Never underestimate the value of the "unlikely hero" in the pursuit for holiness.
Sometimes it's not even a person, but a thing. Such was the case yesterday, as the Church honored St. Ignatius of Loyola. In his case, the "hero" was a cannonball; the cannonball that shattered his leg and forced him to convalesce with nothing to read except books on the life of Christ and the saints. This led to his question about whether he could live the heroic life of a saint, which led him to form the Society of Jesus. Think about it: No cannonball = no injury. No injury = no time to consider where his life was going and what he wanted to do with it.
Today we honor St. Alphonsus Ligouri, who by his mid 20s was well-entrenched in the legal profession in the Kingdom of Naples. This was a bright man; a prodigy who had degrees in canon as well as civil law. The story is told that, after experiencing first-hand a corrupt legal system in the Kingdom of Naples, St. Alphonsus turned away from a career in the law and began to seriously discern a call to the Priesthood. The "hero" here? A corrupt lawyer? A crooked judge? A witness who'd say anything? We don't know, but without whomever would we have had the Redemptorist Order today?
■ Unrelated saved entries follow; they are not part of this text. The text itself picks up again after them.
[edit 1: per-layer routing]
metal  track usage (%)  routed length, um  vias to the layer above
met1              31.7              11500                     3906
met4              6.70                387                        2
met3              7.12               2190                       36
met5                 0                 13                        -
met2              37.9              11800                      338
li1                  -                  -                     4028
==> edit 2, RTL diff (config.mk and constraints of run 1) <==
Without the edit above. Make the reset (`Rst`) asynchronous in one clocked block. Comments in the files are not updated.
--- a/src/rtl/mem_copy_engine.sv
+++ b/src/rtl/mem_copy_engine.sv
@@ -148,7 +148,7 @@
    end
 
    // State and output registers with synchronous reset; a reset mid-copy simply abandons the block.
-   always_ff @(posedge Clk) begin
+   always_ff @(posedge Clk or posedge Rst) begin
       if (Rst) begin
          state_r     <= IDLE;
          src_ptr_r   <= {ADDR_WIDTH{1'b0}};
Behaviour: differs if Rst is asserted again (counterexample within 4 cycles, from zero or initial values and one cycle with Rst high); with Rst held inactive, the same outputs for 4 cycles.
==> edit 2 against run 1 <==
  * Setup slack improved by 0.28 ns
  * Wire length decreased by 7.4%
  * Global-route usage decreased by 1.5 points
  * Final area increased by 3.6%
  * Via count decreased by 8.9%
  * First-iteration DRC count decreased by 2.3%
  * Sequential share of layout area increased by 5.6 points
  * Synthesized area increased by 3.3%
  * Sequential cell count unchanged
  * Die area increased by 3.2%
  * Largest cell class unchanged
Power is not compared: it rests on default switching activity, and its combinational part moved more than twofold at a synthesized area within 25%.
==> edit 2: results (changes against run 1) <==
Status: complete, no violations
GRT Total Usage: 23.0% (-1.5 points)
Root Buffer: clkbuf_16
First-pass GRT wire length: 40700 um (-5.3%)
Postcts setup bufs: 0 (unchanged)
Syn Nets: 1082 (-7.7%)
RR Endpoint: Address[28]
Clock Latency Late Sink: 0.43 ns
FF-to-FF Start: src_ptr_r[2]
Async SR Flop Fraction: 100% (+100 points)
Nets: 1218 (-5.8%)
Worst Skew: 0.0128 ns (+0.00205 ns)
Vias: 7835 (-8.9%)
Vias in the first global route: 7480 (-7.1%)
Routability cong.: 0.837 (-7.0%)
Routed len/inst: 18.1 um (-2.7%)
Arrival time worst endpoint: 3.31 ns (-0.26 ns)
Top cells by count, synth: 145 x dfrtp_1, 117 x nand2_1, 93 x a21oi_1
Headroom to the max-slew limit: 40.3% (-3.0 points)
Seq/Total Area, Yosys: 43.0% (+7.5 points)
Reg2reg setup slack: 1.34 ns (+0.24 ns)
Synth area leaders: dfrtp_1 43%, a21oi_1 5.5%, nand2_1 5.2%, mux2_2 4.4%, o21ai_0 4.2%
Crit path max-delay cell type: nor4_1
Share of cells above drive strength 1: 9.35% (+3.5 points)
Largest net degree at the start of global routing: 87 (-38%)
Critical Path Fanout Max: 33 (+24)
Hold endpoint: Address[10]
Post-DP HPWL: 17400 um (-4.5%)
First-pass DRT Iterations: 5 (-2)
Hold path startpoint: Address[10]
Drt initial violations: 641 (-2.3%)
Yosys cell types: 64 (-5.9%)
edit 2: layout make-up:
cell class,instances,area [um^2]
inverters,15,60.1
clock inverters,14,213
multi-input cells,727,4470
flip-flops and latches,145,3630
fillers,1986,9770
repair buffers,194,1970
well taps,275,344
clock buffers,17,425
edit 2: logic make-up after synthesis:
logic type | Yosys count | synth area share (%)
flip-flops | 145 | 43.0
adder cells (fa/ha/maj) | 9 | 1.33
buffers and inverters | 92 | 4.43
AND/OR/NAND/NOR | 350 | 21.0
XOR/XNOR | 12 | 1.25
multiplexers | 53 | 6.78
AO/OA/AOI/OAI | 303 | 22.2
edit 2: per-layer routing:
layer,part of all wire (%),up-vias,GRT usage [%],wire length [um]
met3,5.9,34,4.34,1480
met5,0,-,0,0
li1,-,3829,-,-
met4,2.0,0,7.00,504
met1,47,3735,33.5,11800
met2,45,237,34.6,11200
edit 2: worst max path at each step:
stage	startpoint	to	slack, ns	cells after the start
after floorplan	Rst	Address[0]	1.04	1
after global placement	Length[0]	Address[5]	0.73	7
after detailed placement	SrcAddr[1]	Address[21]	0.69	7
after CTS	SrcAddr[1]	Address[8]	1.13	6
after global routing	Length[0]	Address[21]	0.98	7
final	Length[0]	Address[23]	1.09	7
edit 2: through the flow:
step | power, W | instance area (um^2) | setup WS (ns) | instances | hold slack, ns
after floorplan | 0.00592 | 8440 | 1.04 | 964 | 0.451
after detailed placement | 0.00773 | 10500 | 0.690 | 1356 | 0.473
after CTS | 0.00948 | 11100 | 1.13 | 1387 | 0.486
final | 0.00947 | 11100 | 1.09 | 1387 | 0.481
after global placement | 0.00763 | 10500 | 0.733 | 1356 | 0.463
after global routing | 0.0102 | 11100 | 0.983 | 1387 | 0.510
Think about other saints and what they experienced. Would St. Elizabeth Ann Seton have gone down to Baltimore (eventually to form the Daughters of Charity) if she wasn't treated like an outcast by the society crowd of New York City after becoming a Catholic? What if St. Paul was only a mildly observant Jew? Would the upstart Christians have irked him enough to head down to Damascus in an effort to drag them back to Jerusalem for trial?
So, if you're feeling that someone or something is setting you back on your road to holiness, don't lament it; embrace it. It might be what "puts you over the top"!
In fact, learn from the examples of the saints. While we may not come across cannonballs all that often today, there's certainly a fair amount of lawyers still out there!